Kurt había empezado a hablar de nuevo de su madre y de los problemas que estaba teniendo para encontrar una canguro.

– He aquí mi gran dilema -le dijo en voz baja, pero decidido a confiarle sus problemas-. ¿Cómo encuentro una madre para Katy sin tener que contratar una esposa para mí?

– ¿Contratar? -preguntó ella, levantando una ceja, inexplicablemente ofendida por el modo en que él estaba planteando la situación.

– No veo de qué otro modo hacerlo -dijo Kurt.

Ella lo miró y luego pensó que no podía decirlo en serio. Decía eso porque se sentía frustrado.

– Conocerás a alguien y te enamorarás.

– Ya -dijo, mirándola con evidente disgusto-. Creo que ya he visto esa película, pero las segundas partes nunca fueron buenas.

Ella no dijo nada. Esperaba ver en su cara una expresión de dolor por su esposa muerta, pero en su lugar tenía una expresión neutra. Había en ella más amargura que cualquier otra cosa. Qué extraño.

Todo el mundo sabía que él y Grace habían sido la pareja perfecta. Decían que había quedado destrozado cuando la avioneta en la que viajaba se estrelló, y dudaban que fuera capaz de volver a enamorarse.

Ahora Jodie empezaba a preguntarse si la gente tenía razón en sus habladurías.

– Conociste a Grace en la universidad, ¿verdad? -preguntó, sabiendo que se metía en terreno pantanoso, lista para salir de allí corriendo si él no quería hablar de ello.

– Nos conocimos en una clase de hongos -dijo, asintiendo-. Había una salida de campo cada dos fines de semana, así que pudimos conocernos bien -sus ojos adoptaron una expresión soñadora-. Era preciosa, rubia con los ojos de color azul muy claro, como una princesa de hielo -sacudió la cabeza, como si hablase más para sí mismo que para ella-. Nunca me cansaba de mirarla.

Jodie apartó la mirada, algo avergonzada por la sinceridad de su declaración.

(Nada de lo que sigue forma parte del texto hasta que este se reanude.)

## src/rtl/mlsc_defs.svh

```systemverilog
// register map, field positions and reset values of the modem status block
`ifndef MLSC_DEFS_SVH
`define MLSC_DEFS_SVH

`define MLSC_ADDR_W      6
`define MLSC_IDX_W       4
`define MLSC_IDX_LSB     2
`define MLSC_IDX_CTRL    4'h4
`define MLSC_IDX_STAT    4'h6
`define MLSC_IDX_IST     4'h8
`define MLSC_IDX_IMSK    4'h9
`define MLSC_CTL_DTR     0
`define MLSC_CTL_RTS     1
`define MLSC_CTL_GEN1    2
`define MLSC_CTL_GEN2    3
`define MLSC_CTL_LOOP    4
`define MLSC_CTL_W       5
`define MLSC_CTL_RST     5'h00
`define MLSC_LN_CTS      0
`define MLSC_LN_DSR      1
`define MLSC_LN_RI       2
`define MLSC_LN_DCD      3
`define MLSC_EV_CHG      0
`define MLSC_EV_RING     1
`define MLSC_EV_W        2
`define MLSC_EV_RST      2'h0
`define MLSC_RESP_OKAY   2'h0
`define MLSC_RESP_SLVERR 2'h2

`endif

```

## src/rtl/mlsc_pkg.sv

```systemverilog
// shared types of the modem status block
package mlsc_pkg;
	typedef enum logic {
		MLSC_RD_IDLE = 1'b0,
		MLSC_RD_DATA = 1'b1
	} mlsc_rd_state_t;
	typedef logic [3:0] mlsc_lines_t;
endpackage

```

## src/rtl/mlsc_reg_if.sv

```systemverilog
// register access strobes between bus slave and register bank
`timescale 1ns/1ps
`default_nettype none
`include "mlsc_defs.svh"
interface mlsc_reg_if;
	logic                   wr_en;
	logic [`MLSC_IDX_W-1:0] wr_idx;
	logic [7:0]             wr_data;
	logic                   wr_err;
	logic                   rd_en;
	logic [`MLSC_IDX_W-1:0] rd_idx;
	logic [7:0]             rd_data;
	logic                   rd_err;
	modport bus (output wr_en, wr_idx, wr_data, rd_en, rd_idx,
		input wr_err, rd_data, rd_err);
	modport bank (input wr_en, wr_idx, wr_data, rd_en, rd_idx,
		output wr_err, rd_data, rd_err);
endinterface
`default_nettype wire

```

## src/rtl/mlsc_axil.sv

```systemverilog
// AXI4-Lite slave turning bus transfers into register strobes
`timescale 1ns/1ps
`default_nettype none
`include "mlsc_defs.svh"
module mlsc_axil (
	input  wire logic                    aclk,
	input  wire logic                    aresetn,
	input  wire logic [`MLSC_ADDR_W-1:0] awaddr,
	input  wire logic                    awvalid,
	output logic                         awready,
	input  wire logic [31:0]             wdata,
	input  wire logic [3:0]              wstrb,
	input  wire logic                    wvalid,
	output logic                         wready,
	output logic [1:0]                   bresp,
	output logic                         bvalid,
	input  wire logic                    bready,
	input  wire logic [`MLSC_ADDR_W-1:0] araddr,
	input  wire logic                    arvalid,
	output logic                         arready,
	output logic [31:0]                  rdata,
	output logic [1:0]                   rresp,
	output logic                         rvalid,
	input  wire logic                    rready,
	mlsc_reg_if.bus                      rg
);
	logic                   aw_q, aw_d, w_q, w_d, bv_q, bv_d;
	logic [`MLSC_IDX_W-1:0] awi_q, awi_d;
	logic [7:0]             wd_q, wd_d;
	logic                   ws_q, ws_d;
	logic [1:0]             br_q, br_d, rr_q, rr_d;
	logic [7:0]             rd_q, rd_d;
	logic                   do_wr;
	mlsc_pkg::mlsc_rd_state_t rs_q, rs_d;

	assign awready = !aw_q && !bv_q;
	assign wready  = !w_q && !bv_q;
	assign do_wr   = aw_q && w_q && !bv_q;
	assign arready = (rs_q == mlsc_pkg::MLSC_RD_IDLE);
	assign bvalid  = bv_q;
	assign bresp   = br_q;
	assign rvalid  = (rs_q == mlsc_pkg::MLSC_RD_DATA);
	assign rresp   = rr_q;
	assign rdata   = {24'h000000, rd_q};
	assign rg.wr_en   = do_wr && ws_q;
	assign rg.wr_idx  = awi_q;
	assign rg.wr_data = wd_q;
	assign rg.rd_en   = arvalid && arready;
	assign rg.rd_idx  = araddr[`MLSC_ADDR_W-1:`MLSC_IDX_LSB];

	always_comb begin
		aw_d  = aw_q;
		awi_d = awi_q;
		w_d   = w_q;
		wd_d  = wd_q;
		ws_d  = ws_q;
		bv_d  = bv_q;
		br_d  = br_q;
		// address and data are taken in either order
		if (awvalid && awready) begin
			aw_d  = 1'b1;
			awi_d = awaddr[`MLSC_ADDR_W-1:`MLSC_IDX_LSB];
		end
		if (wvalid && wready) begin
			w_d  = 1'b1;
			wd_d = wdata[7:0];
			ws_d = wstrb[0];
		end
		if (do_wr) begin
			aw_d = 1'b0;
			w_d  = 1'b0;
			bv_d = 1'b1;
			br_d = rg.wr_err ? `MLSC_RESP_SLVERR : `MLSC_RESP_OKAY;
		end else if (bv_q && bready) begin
			bv_d = 1'b0;
		end
	end

	always_comb begin
		rs_d = rs_q;
		rd_d = rd_q;
		rr_d = rr_q;
		case (rs_q)
			mlsc_pkg::MLSC_RD_IDLE: begin
				if (arvalid) begin
					rs_d = mlsc_pkg::MLSC_RD_DATA;
					rd_d = rg.rd_data;
					rr_d = rg.rd_err ? `MLSC_RESP_SLVERR : `MLSC_RESP_OKAY;
				end
			end
			mlsc_pkg::MLSC_RD_DATA: begin
				if (rready)
					rs_d = mlsc_pkg::MLSC_RD_IDLE;
			end
			default: rs_d = mlsc_pkg::MLSC_RD_IDLE;
		endcase
	end

	always_ff @(posedge aclk) begin
		if (!aresetn) begin
			aw_q  <= 1'b0;
			awi_q <= '0;
			w_q   <= 1'b0;
			wd_q  <= 8'h00;
			ws_q  <= 1'b0;
			bv_q  <= 1'b0;
			br_q  <= `MLSC_RESP_OKAY;
			rs_q  <= mlsc_pkg::MLSC_RD_IDLE;
			rd_q  <= 8'h00;
			rr_q  <= `MLSC_RESP_OKAY;
		end else begin
			aw_q  <= aw_d;
			awi_q <= awi_d;
			w_q   <= w_d;
			wd_q  <= wd_d;
			ws_q  <= ws_d;
			bv_q  <= bv_d;
			br_q  <= br_d;
			rs_q  <= rs_d;
			rd_q  <= rd_d;
			rr_q  <= rr_d;
		end
	end
endmodule
`default_nettype wire

```

## src/rtl/mlsc_top.sv

```systemverilog
// modem line status capture with control, interrupt and AXI4-Lite access
`timescale 1ns/1ps
`default_nettype none
`include "mlsc_defs.svh"
module mlsc_top (
	input  wire logic                    aclk,
	input  wire logic                    aresetn,
	input  wire logic [`MLSC_ADDR_W-1:0] s_axi_awaddr,
	input  wire logic                    s_axi_awvalid,
	output logic                         s_axi_awready,
	input  wire logic [31:0]             s_axi_wdata,
	input  wire logic [3:0]              s_axi_wstrb,
	input  wire logic                    s_axi_wvalid,
	output logic                         s_axi_wready,
	output logic [1:0]                   s_axi_bresp,
	output logic                         s_axi_bvalid,
	input  wire logic                    s_axi_bready,
	input  wire logic [`MLSC_ADDR_W-1:0] s_axi_araddr,
	input  wire logic                    s_axi_arvalid,
	output logic                         s_axi_arready,
	output logic [31:0]                  s_axi_rdata,
	output logic [1:0]                   s_axi_rresp,
	output logic                         s_axi_rvalid,
	input  wire logic                    s_axi_rready,
	input  wire logic                    carrier_detect_n,
	input  wire logic                    ring_indicator_n,
	input  wire logic                    set_ready_n,
	input  wire logic                    clear_to_send_n,
	output logic                         terminal_ready_n,
	output logic                         request_to_send_n,
	output logic                         general_output_one_n,
	output logic                         general_output_two_n,
	output logic                         modem_status_irq,
	output logic                         irq
);
	mlsc_reg_if rg ();

	logic [`MLSC_CTL_W-1:0] ctrl_q, ctrl_d;
	logic [`MLSC_EV_W-1:0]  ist_q, ist_d, imsk_q, imsk_d, ev;
	mlsc_pkg::mlsc_lines_t  lvl, prev_q, prev_d, chg;
	mlsc_pkg::mlsc_lines_t  delta_q, delta_d;
	logic                   seen_q;
	logic                   loop;
	logic                   stat_rd;
	logic [7:0]             modem_line_status;

	// one decode serves both the read and the write path
	function automatic logic idx_mapped(input logic [`MLSC_IDX_W-1:0] i);
		idx_mapped = (i == `MLSC_IDX_CTRL) || (i == `MLSC_IDX_STAT) ||
			(i == `MLSC_IDX_IST) || (i == `MLSC_IDX_IMSK);
	endfunction

	mlsc_axil u_bus (
		.aclk    (aclk),
		.aresetn (aresetn),
		.awaddr  (s_axi_awaddr),
		.awvalid (s_axi_awvalid),
		.awready (s_axi_awready),
		.wdata   (s_axi_wdata),
		.wstrb   (s_axi_wstrb),
		.wvalid  (s_axi_wvalid),
		.wready  (s_axi_wready),
		.bresp   (s_axi_bresp),
		.bvalid  (s_axi_bvalid),
		.bready  (s_axi_bready),
		.araddr  (s_axi_araddr),
		.arvalid (s_axi_arvalid),
		.arready (s_axi_arready),
		.rdata   (s_axi_rdata),
		.rresp   (s_axi_rresp),
		.rvalid  (s_axi_rvalid),
		.rready  (s_axi_rready),
		.rg      (rg)
	);

	assign loop = ctrl_q[`MLSC_CTL_LOOP];

	// complement of the pins when not looped
	always_comb begin
		if (loop) begin
			lvl[`MLSC_LN_DCD] = ctrl_q[`MLSC_CTL_GEN2];
			lvl[`MLSC_LN_RI]  = ctrl_q[`MLSC_CTL_GEN1];
			lvl[`MLSC_LN_DSR] = ctrl_q[`MLSC_CTL_DTR];
			lvl[`MLSC_LN_CTS] = ctrl_q[`MLSC_CTL_RTS];
		end else begin
			lvl[`MLSC_LN_DCD] = !carrier_detect_n;
			lvl[`MLSC_LN_RI]  = !ring_indicator_n;
			lvl[`MLSC_LN_DSR] = !set_ready_n;
			lvl[`MLSC_LN_CTS] = !clear_to_send_n;
		end
	end

	// outputs idle high in loopback so the far end sees no activity
	assign terminal_ready_n     = loop | !ctrl_q[`MLSC_CTL_DTR];
	assign request_to_send_n    = loop | !ctrl_q[`MLSC_CTL_RTS];
	assign general_output_one_n = loop | !ctrl_q[`MLSC_CTL_GEN1];
	assign general_output_two_n = loop | !ctrl_q[`MLSC_CTL_GEN2];

	assign modem_line_status = {lvl, delta_q};
	assign stat_rd = rg.rd_en && (rg.rd_idx == `MLSC_IDX_STAT);

	// no change is flagged until one sample has been taken after reset
	always_comb begin
		prev_d = lvl;
		chg[`MLSC_LN_DCD] = seen_q &&
			(lvl[`MLSC_LN_DCD] != prev_q[`MLSC_LN_DCD]);
		// ring pin low to high, inverted level falls
		chg[`MLSC_LN_RI]  = seen_q &&
			prev_q[`MLSC_LN_RI] && !lvl[`MLSC_LN_RI];
		chg[`MLSC_LN_DSR] = seen_q &&
			(lvl[`MLSC_LN_DSR] != prev_q[`MLSC_LN_DSR]);
		// clear to send changed either way
		chg[`MLSC_LN_CTS] = seen_q &&
			(lvl[`MLSC_LN_CTS] != prev_q[`MLSC_LN_CTS]);
		// read clears, a change in that cycle still sets
		delta_d = (stat_rd ? 4'h0 : delta_q) | chg;
	end

	// level request while any flag is set
	// falls with the last flag cleared
	assign modem_status_irq = |delta_q;

	assign ev[`MLSC_EV_CHG]  = |chg;
	assign ev[`MLSC_EV_RING] = chg[`MLSC_LN_RI];
	assign irq = |(ist_q & imsk_q);

	always_comb begin
		ctrl_d = ctrl_q;
		imsk_d = imsk_q;
		ist_d  = ist_q;
		// no write path into the status register
		if (rg.wr_en) begin
			case (rg.wr_idx)
				`MLSC_IDX_CTRL: ctrl_d = rg.wr_data[`MLSC_CTL_W-1:0];
				`MLSC_IDX_IMSK: imsk_d = rg.wr_data[`MLSC_EV_W-1:0];
				`MLSC_IDX_IST:  ist_d  = ist_q &
					~rg.wr_data[`MLSC_EV_W-1:0];
				default: ;
			endcase
		end
		// new events win over a same-cycle clear
		ist_d = ist_d | ev;
	end

	always_comb begin
		rg.rd_data = 8'h00;
		case (rg.rd_idx)
			`MLSC_IDX_CTRL: rg.rd_data[`MLSC_CTL_W-1:0] = ctrl_q;
			`MLSC_IDX_STAT: rg.rd_data = modem_line_status;
			`MLSC_IDX_IST:  rg.rd_data[`MLSC_EV_W-1:0] = ist_q;
			`MLSC_IDX_IMSK: rg.rd_data[`MLSC_EV_W-1:0] = imsk_q;
			default: rg.rd_data = 8'h00;
		endcase
		rg.rd_err = !idx_mapped(rg.rd_idx);
		rg.wr_err = !idx_mapped(rg.wr_idx) || (rg.wr_idx == `MLSC_IDX_STAT);
	end

	always_ff @(posedge aclk) begin
		if (!aresetn) begin
			ctrl_q  <= `MLSC_CTL_RST;
			imsk_q  <= `MLSC_EV_RST;
			ist_q   <= `MLSC_EV_RST;
			prev_q  <= 4'h0;
			delta_q <= 4'h0;
			seen_q  <= 1'b0;
		end else begin
			ctrl_q  <= ctrl_d;
			imsk_q  <= imsk_d;
			ist_q   <= ist_d;
			prev_q  <= prev_d;
			delta_q <= delta_d;
			seen_q  <= 1'b1;
		end
	end
endmodule
`default_nettype wire

```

– Nos casamos en cuanto acabé la carrera y nos mudamos a Nueva York. Después Grace se quedó embarazada y todo cambió.

Sus ojos parecían ensombrecidos por un nubarrón, una emoción que Jodie no pudo identificar. Esperó a que él continuase con su relato, pero Kart levantó la vista y pareció darse cuenta de que ella estaba allí. Sus ojos se aclararon y le sonrió.

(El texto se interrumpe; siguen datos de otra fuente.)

### config.mk
export PLATFORM = sky130hd
export DESIGN_NAME = user_pattern_ram_icon_pattern_map
export DESIGN_NICKNAME = d
export VERILOG_FILES = /design/src/common/user_pattern_ram_icon_pkg.sv /design/src/common/icon_map_if.sv /design/src/verilog/user_pattern_ram_icon_pattern_map.sv /design/src/verilog/icon_segment_map.sv
export VERILOG_INCLUDE_DIRS = /design/src /design/src/common
export SDC_FILE = /design/constraint.sdc
export NUM_CORES = 1
export LEC_CHECK = 0
export BUFFER_PORTS_ARGS = -buffer_cell sky130_fd_sc_hd__buf_2
export CAP_MARGIN = 20
export CORE_MARGIN = 8
export CORE_UTILIZATION = 51
export DETAILED_ROUTE_END_ITERATION = 6
export PLACE_DENSITY = 0.78
export SETUP_SLACK_MARGIN = 0.05
export SYNTH_ARGS = -nofsm -noshare
export SYNTH_HDL_FRONTEND = slang
export SYNTH_SLANG_ARGS = --single-unit
### constraint.sdc
create_clock -name CORE_CLK_I -period 7.4 [get_ports CORE_CLK_I]
set_clock_uncertainty 0.1 [all_clocks]
set_input_delay 0.74 -clock CORE_CLK_I [delete_from_list [all_inputs] [get_ports CORE_CLK_I]]
set_output_delay 0.74 -clock CORE_CLK_I [all_outputs]
set_load 0.01 [all_outputs]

– Pero basta ya de mí. Háblame de cómo decidiste hacerte fisioterapeuta.

Ella empezó lentamente, pero después tomó velocidad y le contó que tenía dos trabajos e iba a clases por las noches, hasta que consiguió una beca y sólo necesitó uno de los dos trabajos. Siguieron hablando media hora más hasta que se hizo la hora de devolver a Kurt a casa para que estuviera allí cuando Tracy llegara con Katy.

– Estará dormida -se dijo a sí mismo cuando estaban en el coche-. Cuando Tracy la traiga a casa parecerá un angelito.

Jodie pensó que era muy bonito que quisiera tanto a su hijita, pero le provocaba náuseas. Nunca tendría una relación con un hombre que tuviera hijos. No era su destino y no debía olvidarlo.